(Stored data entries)
☆ ☆ ☆ ☆ ☆
<file path="src/rtl/cpu_pkg.sv">
// Shared CPU types for the register-file writeback path.
// One request format serves the ALU offer, the memory offer and the writeback queue entries.
package cpu_pkg;
    localparam int REG_ADDR_W = 5;
    localparam int DATA_W     = 32;

    typedef struct packed {
        logic [REG_ADDR_W-1:0] addr;
        logic [DATA_W-1:0]     data;
    } wb_req_t;
endpackage

</file>
<file path="src/rtl/wb_fifo.sv">
// Synchronous FIFO of writeback requests with count/full/empty; one cycle from push to head.
// Push is ignored when full and pop is ignored when empty; WB_SCOREBOARD_EN exposes per-slot address/valid.
module wb_fifo
    import cpu_pkg::*;
#(
    parameter  int DEPTH = 4,
    localparam int PTR_W = $clog2(DEPTH),
    localparam int CNT_W = PTR_W + 1
) (
    input  logic                        clk,
    input  logic                        rst_n,
    input  logic                        i_push,
    input  wb_req_t                     i_push_dat,
    input  logic                        i_pop,
    output wb_req_t                     o_head,
    output logic [CNT_W-1:0]            o_count,
    output logic                        o_full,
    output logic                        o_empty
`ifdef WB_SCOREBOARD_EN
    ,
    output logic [DEPTH-1:0]            o_slot_vld,
    output logic [DEPTH*REG_ADDR_W-1:0] o_slot_addr
`endif
);
    wb_req_t          r_mem [DEPTH];
    logic [PTR_W-1:0] r_wr_ptr;
    logic [PTR_W-1:0] r_rd_ptr;
    logic [CNT_W-1:0] r_count;
    logic             w_push_en;
    logic             w_pop_en;

    assign o_full    = (r_count == CNT_W'(DEPTH));
    assign o_empty   = (r_count == '0);
    assign o_count   = r_count;
    assign o_head    = r_mem[r_rd_ptr];
    assign w_push_en = i_push && !o_full;
    assign w_pop_en  = i_pop && !o_empty;

    // Payload storage needs no reset: validity comes solely from pointers and count.
    always_ff @(posedge clk) begin
        if (w_push_en) r_mem[r_wr_ptr] <= i_push_dat;
    end

    always_ff @(posedge clk or negedge rst_n) begin
        if (!rst_n) begin
            r_wr_ptr <= '0;
            r_rd_ptr <= '0;
            r_count  <= '0;
        end else begin
            if (w_push_en) r_wr_ptr <= r_wr_ptr + 1'b1;
            if (w_pop_en)  r_rd_ptr <= r_rd_ptr + 1'b1;
            case ({w_push_en, w_pop_en})
                2'b10:   r_count <= r_count + 1'b1;
                2'b01:   r_count <= r_count - 1'b1;
                default: r_count <= r_count;
            endcase
        end
    end

`ifdef WB_SCOREBOARD_EN
    // A slot is live when its distance from the read pointer is below the count.
    always_comb begin
        logic [PTR_W-1:0] w_off;
        o_slot_vld  = '0;
        o_slot_addr = '0;
        w_off       = '0;
        for (int i = 0; i < DEPTH; i++) begin
            w_off = PTR_W'(i) - r_rd_ptr;
            o_slot_vld[i] = ({1'b0, w_off} < r_count);
            o_slot_addr[i*REG_ADDR_W +: REG_ADDR_W] = r_mem[i].addr;
        end
    end
`endif
endmodule

</file>
<file path="src/rtl/writeback_arbiter.sv">
// Register-file writeback arbiter: ALU priority, queued memory results, bounded starvation; 1-cycle registered write.
// alu_stall/mem_ready come from registered state only; WB_SCOREBOARD_EN enables the pending scoreboard.
module writeback_arbiter
    import cpu_pkg::*;
#(
    parameter int FIFO_DEPTH   = 4,
    parameter int STARVE_LIMIT = 8
) (
    input  logic                  clk,
    input  logic                  rst_n,
    input  logic                  alu_valid,
    input  logic [REG_ADDR_W-1:0] alu_addr,
    input  logic [DATA_W-1:0]     alu_data,
    output logic                  alu_stall,
    input  logic                  mem_valid,
    output logic                  mem_ready,
    input  logic [REG_ADDR_W-1:0] mem_addr,
    input  logic [DATA_W-1:0]     mem_data,
    output logic [REG_ADDR_W-1:0] wAddr,
    output logic [DATA_W-1:0]     wDin,
    output logic                  wEna,
    output logic [31:0]           pending
);
    localparam int CNT_W = $clog2(FIFO_DEPTH) + 1;
    localparam int SC_W  = $clog2(STARVE_LIMIT + 1);

    wb_req_t               w_alu_req;
    wb_req_t               w_mem_req;
    wb_req_t               w_head;
    wb_req_t               w_sel;
    logic [CNT_W-1:0]      w_count;
    logic                  w_full;
    logic                  w_empty;
    logic                  w_forced;
    logic                  w_pop;
    logic                  w_alu_take;
    logic                  w_push;
    logic [SC_W-1:0]       r_starve_cnt;
    logic                  r_wena;
    logic [REG_ADDR_W-1:0] r_waddr;
    logic [DATA_W-1:0]     r_wdin;
`ifdef WB_SCOREBOARD_EN
    logic [FIFO_DEPTH-1:0]            w_slot_vld;
    logic [FIFO_DEPTH*REG_ADDR_W-1:0] w_slot_addr;
`endif

    assign w_alu_req = '{addr: alu_addr, data: alu_data};
    assign w_mem_req = '{addr: mem_addr, data: mem_data};
    assign w_push    = mem_valid && !w_full;
    assign mem_ready = (w_count != CNT_W'(FIFO_DEPTH));

    wb_fifo #(.DEPTH(FIFO_DEPTH)) u_fifo (
        .clk        (clk),
        .rst_n      (rst_n),
        .i_push     (w_push),
        .i_push_dat (w_mem_req),
        .i_pop      (w_pop),
        .o_head     (w_head),
        .o_count    (w_count),
        .o_full     (w_full),
        .o_empty    (w_empty)
`ifdef WB_SCOREBOARD_EN
        ,
        .o_slot_vld (w_slot_vld),
        .o_slot_addr(w_slot_addr)
`endif
    );

    assign w_forced  = (r_starve_cnt == SC_W'(STARVE_LIMIT)) && !w_empty;
    assign alu_stall = w_forced;

    always_comb begin
        w_pop      = 1'b0;
        w_alu_take = 1'b0;
        w_sel      = w_alu_req;
        if (w_forced) begin
            w_pop = 1'b1;
            w_sel = w_head;
        end else if (alu_valid) begin
            w_alu_take = 1'b1;
        end else if (!w_empty) begin
            w_pop = 1'b1;
            w_sel = w_head;
        end
    end

    // Writes to r0 still consume their slot but never reach the register file.
    always_ff @(posedge clk or negedge rst_n) begin
        if (!rst_n) begin
            r_wena  <= 1'b0;
            r_waddr <= '0;
            r_wdin  <= '0;
        end else if ((w_pop || w_alu_take) && (w_sel.addr != '0)) begin
            r_wena  <= 1'b1;
            r_waddr <= w_sel.addr;
            r_wdin  <= w_sel.data;
        end else begin
            r_wena  <= 1'b0;
        end
    end

    always_ff @(posedge clk or negedge rst_n) begin
        if (!rst_n) begin
            r_starve_cnt <= '0;
        end else if (w_empty || w_pop) begin
            r_starve_cnt <= '0;
        end else if (r_starve_cnt != SC_W'(STARVE_LIMIT)) begin
            r_starve_cnt <= r_starve_cnt + 1'b1;
        end
    end

    assign wEna  = r_wena;
    assign wAddr = r_waddr;
    assign wDin  = r_wdin;

`ifdef WB_SCOREBOARD_EN
    always_comb begin
        pending = '0;
        for (int i = 0; i < FIFO_DEPTH; i++) begin
            if (w_slot_vld[i]) pending[w_slot_addr[i*REG_ADDR_W +: REG_ADDR_W]] = 1'b1;
        end
    end
`else
    assign pending = 32'b0;
`endif
endmodule

</file>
☆ ☆ ☆ ☆ ☆
After locating the line with "logic [PTR_W-1:0] w_off;" above, return that line and every later line through the one with "output logic [REG_ADDR_W-1:0]", word for word and with nothing else.

        logic [PTR_W-1:0] w_off;
        o_slot_vld  = '0;
        o_slot_addr = '0;
        w_off       = '0;
        for (int i = 0; i < DEPTH; i++) begin
            w_off = PTR_W'(i) - r_rd_ptr;
            o_slot_vld[i] = ({1'b0, w_off} < r_count);
            o_slot_addr[i*REG_ADDR_W +: REG_ADDR_W] = r_mem[i].addr;
        end
    end
`endif
endmodule

</file>
<file path="src/rtl/writeback_arbiter.sv">
// Register-file writeback arbiter: ALU priority, queued memory results, bounded starvation; 1-cycle registered write.
// alu_stall/mem_ready come from registered state only; WB_SCOREBOARD_EN enables the pending scoreboard.
module writeback_arbiter
    import cpu_pkg::*;
#(
    parameter int FIFO_DEPTH   = 4,
    parameter int STARVE_LIMIT = 8
) (
    input  logic                  clk,
    input  logic                  rst_n,
    input  logic                  alu_valid,
    input  logic [REG_ADDR_W-1:0] alu_addr,
    input  logic [DATA_W-1:0]     alu_data,
    output logic                  alu_stall,
    input  logic                  mem_valid,
    output logic                  mem_ready,
    input  logic [REG_ADDR_W-1:0] mem_addr,
    input  logic [DATA_W-1:0]     mem_data,
    output logic [REG_ADDR_W-1:0] wAddr,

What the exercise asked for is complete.